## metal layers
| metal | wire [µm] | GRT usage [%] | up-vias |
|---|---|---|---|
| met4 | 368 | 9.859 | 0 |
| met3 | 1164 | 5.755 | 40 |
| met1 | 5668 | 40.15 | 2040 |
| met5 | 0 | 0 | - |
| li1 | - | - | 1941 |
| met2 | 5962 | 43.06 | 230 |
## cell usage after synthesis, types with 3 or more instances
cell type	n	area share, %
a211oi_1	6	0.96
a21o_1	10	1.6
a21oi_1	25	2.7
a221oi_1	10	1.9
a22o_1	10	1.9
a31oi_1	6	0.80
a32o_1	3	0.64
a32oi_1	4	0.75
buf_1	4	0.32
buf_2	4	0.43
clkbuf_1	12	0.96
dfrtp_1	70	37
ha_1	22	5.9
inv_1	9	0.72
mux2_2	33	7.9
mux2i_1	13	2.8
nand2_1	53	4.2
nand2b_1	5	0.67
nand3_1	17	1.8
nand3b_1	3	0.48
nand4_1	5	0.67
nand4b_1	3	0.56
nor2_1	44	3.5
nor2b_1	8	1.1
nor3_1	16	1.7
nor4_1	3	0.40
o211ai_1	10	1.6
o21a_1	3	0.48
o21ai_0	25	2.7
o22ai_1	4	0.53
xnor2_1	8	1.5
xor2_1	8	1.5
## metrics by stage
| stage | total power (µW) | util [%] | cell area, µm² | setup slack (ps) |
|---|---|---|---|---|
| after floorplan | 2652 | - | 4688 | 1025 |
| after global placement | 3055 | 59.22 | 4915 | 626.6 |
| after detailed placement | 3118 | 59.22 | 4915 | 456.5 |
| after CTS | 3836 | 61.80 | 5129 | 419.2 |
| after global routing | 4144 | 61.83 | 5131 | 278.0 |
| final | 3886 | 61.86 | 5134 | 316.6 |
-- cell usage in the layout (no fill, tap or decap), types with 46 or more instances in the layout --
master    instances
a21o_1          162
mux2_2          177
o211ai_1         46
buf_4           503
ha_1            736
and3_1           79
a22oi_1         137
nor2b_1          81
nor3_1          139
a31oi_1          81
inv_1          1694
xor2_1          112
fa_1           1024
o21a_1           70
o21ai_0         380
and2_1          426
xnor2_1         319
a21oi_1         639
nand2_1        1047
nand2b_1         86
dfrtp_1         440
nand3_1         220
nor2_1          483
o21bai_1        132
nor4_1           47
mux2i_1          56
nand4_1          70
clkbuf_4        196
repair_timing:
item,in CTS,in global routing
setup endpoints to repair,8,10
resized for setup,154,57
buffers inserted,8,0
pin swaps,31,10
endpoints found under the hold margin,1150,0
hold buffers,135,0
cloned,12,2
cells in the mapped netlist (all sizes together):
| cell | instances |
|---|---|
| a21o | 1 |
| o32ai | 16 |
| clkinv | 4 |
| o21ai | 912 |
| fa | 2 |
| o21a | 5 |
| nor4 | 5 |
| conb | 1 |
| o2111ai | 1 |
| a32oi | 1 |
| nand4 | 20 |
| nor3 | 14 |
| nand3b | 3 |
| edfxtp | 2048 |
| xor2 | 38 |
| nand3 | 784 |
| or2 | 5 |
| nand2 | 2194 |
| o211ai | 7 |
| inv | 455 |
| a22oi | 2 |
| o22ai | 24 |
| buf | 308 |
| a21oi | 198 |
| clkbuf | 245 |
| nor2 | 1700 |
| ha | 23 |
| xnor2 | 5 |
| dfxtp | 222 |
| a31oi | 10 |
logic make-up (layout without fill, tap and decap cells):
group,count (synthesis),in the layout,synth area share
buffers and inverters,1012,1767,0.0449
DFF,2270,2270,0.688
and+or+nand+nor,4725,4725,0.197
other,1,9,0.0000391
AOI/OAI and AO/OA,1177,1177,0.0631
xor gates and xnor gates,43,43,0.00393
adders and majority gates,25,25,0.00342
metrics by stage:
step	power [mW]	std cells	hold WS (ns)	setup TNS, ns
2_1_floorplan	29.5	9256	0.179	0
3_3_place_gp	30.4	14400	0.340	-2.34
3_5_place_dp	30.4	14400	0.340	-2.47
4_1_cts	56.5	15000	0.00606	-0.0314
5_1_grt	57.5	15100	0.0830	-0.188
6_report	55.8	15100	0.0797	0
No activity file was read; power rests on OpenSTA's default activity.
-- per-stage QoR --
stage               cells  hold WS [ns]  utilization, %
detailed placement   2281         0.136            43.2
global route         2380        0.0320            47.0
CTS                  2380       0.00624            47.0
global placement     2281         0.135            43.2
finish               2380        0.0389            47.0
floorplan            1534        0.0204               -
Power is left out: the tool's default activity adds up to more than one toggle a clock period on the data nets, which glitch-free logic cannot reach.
## src/ssp_pkg.sv

```systemverilog
// constants and types shared by the synchronous serial port
package ssp_pkg;

  // ****************************************
  // widths and reset values
  // ****************************************
  localparam int          SSP_BAUD_W      = 16;
  localparam int          SSP_DATA_W      = 8;
  localparam int          SSP_BITS_W      = 3;
  localparam logic [15:0] SSP_BAUD_RST    = 16'h0001;
  localparam logic [2:0]  SSP_BITS_MIN    = 3'h1;
  localparam logic [7:0]  SSP_DATA_RST    = 8'h00;

  // ****************************************
  // error flag positions
  // ****************************************
  localparam int          SSP_ERR_RX      = 0;
  localparam int          SSP_ERR_PHASE   = 1;
  localparam int          SSP_ERR_BAUD    = 2;
  localparam int          SSP_ERR_TX      = 3;
  localparam int          SSP_ERR_N       = 4;

  typedef enum logic [1:0] {
    SSP_IDLE,
    SSP_LEAD,
    SSP_TRAIL
  } ssp_state_t;

endpackage : ssp_pkg

```

## src/ssp_baud_gen.sv

```systemverilog
// 16-bit baud-rate generator giving one-cycle half-period enable pulses
`timescale 1ns/1ps
module ssp_baud_gen
  import ssp_pkg::*;
#(
  parameter int BAUD_W = SSP_BAUD_W
) (
  // clock and reset
  input  wire logic              core_clk,
  input  wire logic              rst,
  // control
  input  wire logic              run,
  input  wire logic [BAUD_W-1:0] reload,
  // half-period tick
  output logic                   tick
);

  logic [BAUD_W-1:0] count_reg;

  // count down from the reload value, pulse on reaching zero
  always_ff @(posedge core_clk) begin
    if (rst || !run) begin
      count_reg <= reload;
    end else if (count_reg == '0) begin
      count_reg <= reload;
    end else begin
      count_reg <= count_reg - 1'b1;
    end
  end

  assign tick = run && (count_reg == '0);

endmodule : ssp_baud_gen

```

## src/ssp_core.sv

```systemverilog
// synchronous serial port: master/slave shift engine with buffers and flags
// Summary of operation
// - master makes the shift clock from a 16-bit baud-rate generator
// - slave takes its shift clock from the external master for every bit
// - full-duplex transfers in both modes; half-duplex in slave mode only
// - word width programmable from two to eight bits
// - software picks LSB-first or MSB-first shifting
// - shift clock idle level programmable low or high
// - data shifted on leading or trailing clock edge, programmable
// - request raised when transmit buffer empties and can take a word
// - request raised when a received word lands in the receive buffer
// - receive, phase, baud and transmit errors raise an error request
// - transmit and receive both double-buffered apart from the shifter
// - in master mode transmit goes to master-out pin, receive from master-in pin
// - master clock out and slave clock in share one shift-clock pin
`timescale 1ns/1ps
module ssp_core
  import ssp_pkg::*;
#(
  parameter int DATA_W = SSP_DATA_W,
  parameter int BAUD_W = SSP_BAUD_W
) (
  // clock and reset
  input  wire logic              core_clk,
  input  wire logic              rst,
  // configuration
  input  wire logic              enable,
  input  wire logic              master_mode,
  input  wire logic              half_duplex,
  input  wire logic [2:0]        bits_minus_one,
  input  wire logic              lsb_first,
  input  wire logic              clk_idle_high,
  input  wire logic              shift_on_trail,
  input  wire logic [BAUD_W-1:0] baud_reload,
  // transmit buffer write
  input  wire logic              tx_write,
  input  wire logic [DATA_W-1:0] tx_data,
  output logic                   tx_ready,
  // receive buffer read
  input  wire logic              rx_read,
  output logic [DATA_W-1:0]      rx_data,
  output logic                   rx_valid,
  // status and requests
  input  wire logic [3:0]        err_clear,
  output logic [3:0]             err_flags,
  output logic                   busy,
  output logic                   tx_empty_req,
  output logic                   rx_full_req,
  output logic                   err_req,
  // serial pins
  output logic                   master_out_slave_in_pin_o,
  output logic                   master_out_slave_in_pin_oe,
  input  wire logic              master_out_slave_in_pin_i,
  output logic                   master_in_slave_out_pin_o,
  output logic                   master_in_slave_out_pin_oe,
  input  wire logic              master_in_slave_out_pin_i,
  output logic                   master_shift_clock_out,
  output logic                   shift_clock_pin_oe,
  input  wire logic              shift_clock_pin_i
);

  // ****************************************
  // pin synchronisers
  // ****************************************
  logic [2:0] sync1_reg;
  logic [2:0] sync2_reg;
  logic       sclk_prev_reg;
  logic       mosi_prev_reg;

  always_ff @(posedge core_clk) begin
    if (rst) begin
      sync1_reg <= {clk_idle_high, 2'h0};
      sync2_reg <= {clk_idle_high, 2'h0};
    end else begin
      sync1_reg <= {shift_clock_pin_i, master_out_slave_in_pin_i, master_in_slave_out_pin_i};
      sync2_reg <= sync1_reg;
    end
  end

  wire logic sclk_s   = sync2_reg[2];
  wire logic mosi_s   = sync2_reg[1];
  wire logic miso_s   = sync2_reg[0];
  // receive line: slave reads master-out, master reads master-in
  wire logic rx_bit   = master_mode ? miso_s : mosi_s;

  // ****************************************
  // baud generator
  // ****************************************
  ssp_state_t state_reg;
  logic       tick;
  logic       clk_level_reg;
  logic [2:0] bit_cnt_reg;
  logic [DATA_W-1:0] tx_shift_reg;
  logic [DATA_W-1:0] rx_shift_reg;
  logic [DATA_W-1:0] tx_buf_reg;
  logic       tx_full_reg;
  logic       out_bit_reg;

  ssp_baud_gen #(.BAUD_W(BAUD_W)) u_baud (
    .core_clk (core_clk),
    .rst      (rst),
    .run      (enable && master_mode && state_reg != SSP_IDLE),
    .reload   (baud_reload),
    .tick     (tick)
  );

  // ****************************************
  // shift clock edges
  // ****************************************
  // slave edges come from the synchronised shared pin
  wire logic s_edge     = enable && !master_mode && (sclk_s != sclk_prev_reg);
  wire logic edge_ev    = master_mode ? tick : s_edge;
  // leading edge leaves idle level, trailing edge returns to it
  wire logic is_lead    = master_mode ? (clk_level_reg == clk_idle_high)
                                      : (sclk_s != clk_idle_high);
  wire logic sample_ev  = edge_ev && (is_lead != shift_on_trail);
  wire logic shift_ev   = edge_ev && (is_lead == shift_on_trail);
  wire logic last_bit   = (bit_cnt_reg == bits_minus_one);
  wire logic start      = enable && tx_full_reg && state_reg == SSP_IDLE;

  function automatic logic pick_bit(input logic [DATA_W-1:0] w, input logic lsb,
                                    input logic [2:0] msb_idx);
    pick_bit = lsb ? w[0] : w[msb_idx];
  endfunction : pick_bit

  always_ff @(posedge core_clk) begin
    if (rst) begin
      sclk_prev_reg <= clk_idle_high;
      mosi_prev_reg <= 1'b0;
    end else begin
      sclk_prev_reg <= sclk_s;
      mosi_prev_reg <= mosi_s;
    end
  end

  // ****************************************
  // transfer sequencer
  // ****************************************
  // a word is complete at its last sample; the frame closes on the last bit's trailing edge, which is that sample itself when sampling on trailing edges
  logic word_done;
  logic tail_reg;
  logic frame_end;
  assign word_done = (state_reg != SSP_IDLE) && last_bit && sample_ev;
  assign frame_end = (state_reg == SSP_TRAIL) && edge_ev && (word_done || tail_reg);

  always_ff @(posedge core_clk) begin
    if (rst || !enable || start || frame_end) begin
      tail_reg <= 1'b0;
    end else if (word_done) begin
      tail_reg <= 1'b1;
    end
  end

  always_ff @(posedge core_clk) begin
    if (rst || !enable) begin
      state_reg <= SSP_IDLE;
    end else begin
      case (state_reg)
        SSP_IDLE:  if (start) state_reg <= SSP_LEAD;
        SSP_LEAD:  if (edge_ev) state_reg <= SSP_TRAIL;
        SSP_TRAIL: begin
          if (frame_end && !tx_full_reg) begin
            state_reg <= SSP_IDLE;
          end else if (edge_ev) begin
            state_reg <= SSP_LEAD;
          end
        end
        default:   state_reg <= SSP_IDLE;
      endcase
    end
  end

  // master clock level toggles each half period, idles at polarity
  always_ff @(posedge core_clk) begin
    if (rst || state_reg == SSP_IDLE) begin
      clk_level_reg <= clk_idle_high;
    end else if (master_mode && tick) begin
      clk_level_reg <= ~clk_level_reg;
    end
  end

  always_ff @(posedge core_clk) begin
    if (rst || start) begin
      bit_cnt_reg <= 3'h0;
    end else if (sample_ev) begin
      bit_cnt_reg <= last_bit ? 3'h0 : bit_cnt_reg + 1'b1;
    end
  end

  // ****************************************
  // shift registers and buffers
  // ****************************************
  logic load_shift;
  assign load_shift = start || (frame_end && tx_full_reg);

  always_ff @(posedge core_clk) begin
    if (rst) begin
      tx_shift_reg <= SSP_DATA_RST;
      out_bit_reg  <= 1'b0;
    end else if (load_shift) begin
      tx_shift_reg <= tx_buf_reg;
      out_bit_reg  <= pick_bit(tx_buf_reg, lsb_first, bits_minus_one);
    // first bit already stands on the line before the first leading edge
    end else if (shift_ev && !(shift_on_trail && is_lead && bit_cnt_reg == 3'h0)) begin
      tx_shift_reg <= lsb_first ? (tx_shift_reg >> 1) : (tx_shift_reg << 1);
      out_bit_reg  <= lsb_first ? tx_shift_reg[1]
                                : tx_shift_reg[(bits_minus_one - 3'h1)];
    end
  end

  always_ff @(posedge core_clk) begin
    if (rst || start) begin
      rx_shift_reg <= SSP_DATA_RST;
    end else if (sample_ev) begin
      rx_shift_reg <= lsb_first ? {rx_bit, rx_shift_reg[DATA_W-1:1]}
                                : {rx_shift_reg[DATA_W-2:0], rx_bit};
    end
  end

  // align an LSB-first word to bit zero for the programmed width
  logic [DATA_W-1:0] rx_word;
  always_comb begin
    rx_word = lsb_first ? {rx_bit, rx_shift_reg[DATA_W-1:1]}
                        : {rx_shift_reg[DATA_W-2:0], rx_bit};
    if (lsb_first) begin
      rx_word = rx_word >> (3'h7 - bits_minus_one);
    end
  end

  always_ff @(posedge core_clk) begin
    if (rst) begin
      tx_buf_reg  <= SSP_DATA_RST;
      tx_full_reg <= 1'b0;
    end else if (tx_write && !tx_full_reg) begin
      tx_buf_reg  <= tx_data;
      tx_full_reg <= 1'b1;
    end else if (load_shift) begin
      tx_full_reg <= 1'b0;
    end
  end

  always_ff @(posedge core_clk) begin
    if (rst) begin
      rx_data  <= SSP_DATA_RST;
      rx_valid <= 1'b0;
    end else if (word_done) begin
      rx_data  <= rx_word;
      rx_valid <= 1'b1;
    end else if (rx_read) begin
      rx_valid <= 1'b0;
    end
  end

  // ****************************************
  // requests and error flags
  // ****************************************
  always_ff @(posedge core_clk) begin
    if (rst) begin
      tx_empty_req <= 1'b0;
      rx_full_req  <= 1'b0;
    end else begin
      tx_empty_req <= load_shift;
      rx_full_req  <= word_done;
    end
  end

  logic [3:0] err_set;
  always_comb begin
    err_set                = 4'h0;
    err_set[SSP_ERR_RX]    = word_done && rx_valid && !rx_read;
    err_set[SSP_ERR_PHASE] = !master_mode && sample_ev && state_reg != SSP_IDLE &&
                             (mosi_s != mosi_prev_reg);
    err_set[SSP_ERR_BAUD]  = enable && master_mode && start && baud_reload == '0;
    err_set[SSP_ERR_TX]    = !master_mode && s_edge && state_reg == SSP_IDLE &&
                             !tx_full_reg;
  end

  // set wins over a clear in the same cycle
  always_ff @(posedge core_clk) begin
    if (rst) begin
      err_flags <= 4'h0;
    end else begin
      err_flags <= (err_flags & ~err_clear) | err_set;
    end
  end

  always_ff @(posedge core_clk) begin
    if (rst) begin
      err_req <= 1'b0;
    end else begin
      err_req <= |err_set;
    end
  end

  // ****************************************
  // pin drive
  // ****************************************
  assign tx_ready = !tx_full_reg;
  assign busy     = state_reg != SSP_IDLE;
  assign master_shift_clock_out     = master_mode ? clk_level_reg : clk_idle_high;
  assign shift_clock_pin_oe         = enable && master_mode;
  // slave half duplex: both ends talk on master-out; full duplex and master mode use both lines
  assign master_out_slave_in_pin_o  = out_bit_reg;
  assign master_out_slave_in_pin_oe = enable && (master_mode || (half_duplex && busy));
  assign master_in_slave_out_pin_o  = out_bit_reg;
  assign master_in_slave_out_pin_oe = enable && !master_mode && !half_duplex && busy;

endmodule : ssp_core

```

## config.mk

```make
export PLATFORM = sky130hd
export DESIGN_NAME = ssp_core
export DESIGN_NICKNAME = d
export VERILOG_FILES = /design/src/ssp_pkg.sv /design/src/ssp_baud_gen.sv /design/src/ssp_core.sv
export SDC_FILE = /design/constraint.sdc
export NUM_CORES = 1
export LEC_CHECK = 0
export ABC_CLOCK_PERIOD_IN_PS = 3000
export BUFFER_PORTS_ARGS = -buffer_cell sky130_fd_sc_hd__buf_4
export CAP_MARGIN = 20
export CORE_MARGIN = 8
export CORE_UTILIZATION = 36
export CTS_CLUSTER_SIZE = 20
export DETAILED_ROUTE_END_ITERATION = 16
export HOLD_SLACK_MARGIN = 0.02
export MAX_ROUTING_LAYER = met4
export SYNTH_ARGS = -nofsm -noshare
export SYNTH_HDL_FRONTEND = slang
export SYNTH_SLANG_ARGS = --single-unit
```

## constraint.sdc

```tcl
create_clock -name core_clk -period 3 [get_ports core_clk]
set_input_delay 0.15 -clock core_clk [delete_from_list [all_inputs] [get_ports core_clk]]
set_output_delay 0.15 -clock core_clk [all_outputs]
set_load 0.005 [all_outputs]
```

==> qor.csv <==
stage,metric,value,unit
yosys,synth_edf_count,1,
yosys,synthAdderAreaFrac,1.84,%
yosys,ys_top_cells_by_area,"dfxtp_1 (35%), mux4_2 (5.0%), nand2_1 (4.9%)",
timing,finalCritPeriodShare,90.7,%
finish,drive_gt1_share,23.8,%
timing,slew-limit-headroom,35.6,%
yosys,synthSimpleGateAreaFrac,20.9,%
die,row_count,39,
timing,setup_tns,0,ns
yosys,ys.flop_type,dfxtp_1,
detailed_routing,drc,0,
timing,clock.fmax,0.368,GHz
worst_setup_path,crit_path_start_kind,register,
timing,finalHoldViolCount,0,
timing,setup_ws,0.279,ns
yosys,netlist.area_leader.share,35.3,%
place,port_buffers,67,
worst_hold_path,min_path_type,primary input to register,
place,dp.cells,644,
worst_setup_path,r2r-start,clk_level_reg$_DFFE_PP_,
die,die_w,123,um
place,placed_area,4630,um2
clock_network,cts_buffers,9,
yosys,yosys_warnings,0,
detailed_routing,routed_wl,10900,um
yosys,ys_types,69,
clock_network,cts.clk_slew.worst_paths,0.06,ns
finish,insertedDiodeCount,0,
yosys,async_flop_share,0,%
worst_setup_path,critPathKind,register to register,
finish,finalInstanceArea,4990,um2
detailed_routing,antenna_left,0,
worst_hold_path,min_from,baud_reload[11],
global_routing,grt_first_pass_wirelength,18300,um
pwr,ir_worst_vdd,0.222,mV
finish,final_cells,664,
clock_network,root_buffer,clkbuf_16,
yosys,syn_nets,512,
global_routing,grt_overflow_total,0,
worst_setup_path,cp_data_required_time,3.25,ns
clock_network,cts_tree,built,
worst_setup_path,worst_setup_path_end_kind,register,
worst_setup_path,crit_fanout,16,
place,dpl.hpwl,8010,um
worst_setup_path,cp.arrival,2.97,ns
detailed_routing,via_per_inst,5.51,
clock_network,clk_latency,0.34,ns
detailed_routing,dr.first_iter.drc_count,346,
die,core,11300,um2
timing,whs,0.0228,ns
finish,largest_register_ffs,16,
finish,syn2layout_area_growth,22.2,%
pwr,total_power,2.56,mW
run_status,status,"finished, final reports clean",
yosys,synth_top_area_cell,dfxtp_1,
clock_network,cts.sinks,73,
yosys,synth_compound_area_share,20.6,%
yosys,syn_inst,462,
detailed_routing,first_pass_iters,5,
worst_hold_path,holdPathEnd,u_baud.count_reg[11]$_DFF_P_,
detailed_routing,wire_per_inst,16.5,um
yosys,yosysSeqAreaShare,36.0,%
die,initial_core_util,36.3,%
worst_hold_path,worstHoldPathCells,3,
global_routing,grt_pass1_vias,3635,
timing,worst_pin_slew,0.964,ns
worst_setup_path,r2r_end,master_in_slave_out_pin_o$_SDFFE_PP0P_,
place,gp_congestion,0.873,
timing,finalClockSkew,0.00487,ns
flow_run,maxCapViolCount,0,
yosys,postSynthAreaPerCell,8.85,um2
detailed_routing,vias,3659,
die,die_h,123,um
global_routing,grt_usage,15.7,%
timing,final-setup-viol-count,0,
finish,finalNetCount,566,
global_routing,grt_max_degree,38,
timing,period_needed,2.72,ns
worst_setup_path,r2r_slack,0.28,ns
place,place_ws,0.322,ns
global_routing,antenna_found_initial,0,
finish,finish.utilization,44.3,%
clock_network,ctsResizeCount,0,
die,io_pins,68,
yosys,synthMuxAreaShare,10.8,%
yosys,syn_area,4090,um2
die,dieArea,15000,um2
yosys,synth-xor-area-share,4.07,%
pwr,powerDensity,512,nW/um2
timing,rsz0062_at_grt,no,
timing,slew_viol_final,0,
yosys,yosys_register_bits,73,
clock_network,cts_max_level,3,
worst_setup_path,r2r_cells,9,
clock_network,clockBufferDepth,2,
pwr,p_leak,1.98,nW
yosys,synth_top_family_by_area,simple AND/OR/NAND/NOR gates,
==> synthesized netlist by cell type, types with 7 or more instances <==
library cell  instances
dfxtp_1              72
nand2_1              53
a21oi_1              34
nor2_1               27
o21ai_0              24
inv_1                21
mux2i_1              16
buf_2                11
nor3_1               11
xnor2_1              11
clkbuf_1             10
mux4_2                9
nor2b_1               9
o211ai_1              9
a211o_1               8
xor2_1                8
a211oi_1              7
mux2_2                7
==> critical path, cell delays in order, from the launching register on <==
cell and delay (ns):
edfxtp_1 0.38, nand2_1 0.09, o21ai_0 0.10, xnor2_1 0.14, ha_1 0.60, inv_1 0.25
and4_1 0.33, a21oi_2 0.35, nor3_1 0.12, o32ai_1 0.26
==> final cells by class <==
cell class,count,area (um2)
sequential,73,1470
timing repair buffer,73,558
multi-input combinational,337,2380
clock buffer,12,278
tap,143,179
inverter,22,82.6
clock inverter,4,47.5
fill,1103,6280
==> power by group <==
group	switching (mW)	internal (mW)	leakage, nW	total [mW]
clock	0.413	0.736	0.160	1.15
combinational	0.184	0.158	1.22	0.342
sequential	0.0478	1.02	0.602	1.06
total	0.645	1.91	1.98	2.56
==> cell usage in the layout, fill, tap and decap left out, types with 7 or more instances in the layout <==
| cell type | synthesis | layout |
|---|---|---|
| a211o_1 | 8 | 8 |
| a211oi_1 | 7 | 7 |
| a21oi_1 | 34 | 34 |
| buf_4 | 6 | 69 |
| clkbuf_16 | 0 | 10 |
| dfxtp_1 | 72 | 72 |
| inv_1 | 21 | 21 |
| mux2_2 | 7 | 7 |
| mux2i_1 | 16 | 16 |
| mux4_2 | 9 | 9 |
| nand2_1 | 53 | 53 |
| nor2_1 | 27 | 27 |
| nor2b_1 | 9 | 9 |
| nor3_1 | 11 | 11 |
| o211ai_1 | 9 | 9 |
| o21ai_0 | 24 | 24 |
| xnor2_1 | 11 | 11 |
| xor2_1 | 8 | 8 |
==> worst max path at each step <==
stage,startpoint,cells past startpoint,end
6_report,clk_level_reg$_DFFE_PP_,9,master_in_slave_out_pin_o$_SDFFE_PP0P_
2_1_floorplan,clk_level_reg$_DFFE_PP_,11,tx_shift_reg[0]$_SDFFE_PP0P_
3_3_place_gp,clk_level_reg$_DFFE_PP_,9,master_in_slave_out_pin_o$_SDFFE_PP0P_
4_1_cts,clk_level_reg$_DFFE_PP_,9,master_in_slave_out_pin_o$_SDFFE_PP0P_
5_1_grt,clk_level_reg$_DFFE_PP_,9,master_in_slave_out_pin_o$_SDFFE_PP0P_
3_5_place_dp,clk_level_reg$_DFFE_PP_,9,master_in_slave_out_pin_o$_SDFFE_PP0P_
==> layer usage <==
layer	part of all wire, %	global-route usage, %
met5	0	-
met4	1.8	6.55
met3	7.0	3.17
met2	45	24.0
met1	46	19.9
==> kinds of logic after synthesis <==
group                    Yosys count
XOR/XNOR                          19
AO/OA/AOI/OAI                    124
multiplexers                      32
adder cells (fa/ha/maj)            6
flip-flops                        73
AND/OR/NAND/NOR                  156
buffers and inverters             52
==> what timing repair did <==
item                                    in CTS  in global routing
buffers inserted                             0                  0
endpoints found under the setup margin       0                  0
hold endpoints to repair                     4                  0
hold buffers                                 4                  0
No activity file was read; power rests on OpenSTA's default activity.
..........
Only the lines from the one containing "o211ai | 7 |" through the one containing "AOI/OAI and AO/OA,1177,1177,0.0631" are to be retyped, both boundary lines included, with no other material.

| o211ai | 7 |
| inv | 455 |
| a22oi | 2 |
| o22ai | 24 |
| buf | 308 |
| a21oi | 198 |
| clkbuf | 245 |
| nor2 | 1700 |
| ha | 23 |
| xnor2 | 5 |
| dfxtp | 222 |
| a31oi | 10 |
logic make-up (layout without fill, tap and decap cells):
group,count (synthesis),in the layout,synth area share
buffers and inverters,1012,1767,0.0449
DFF,2270,2270,0.688
and+or+nand+nor,4725,4725,0.197
other,1,9,0.0000391
AOI/OAI and AO/OA,1177,1177,0.0631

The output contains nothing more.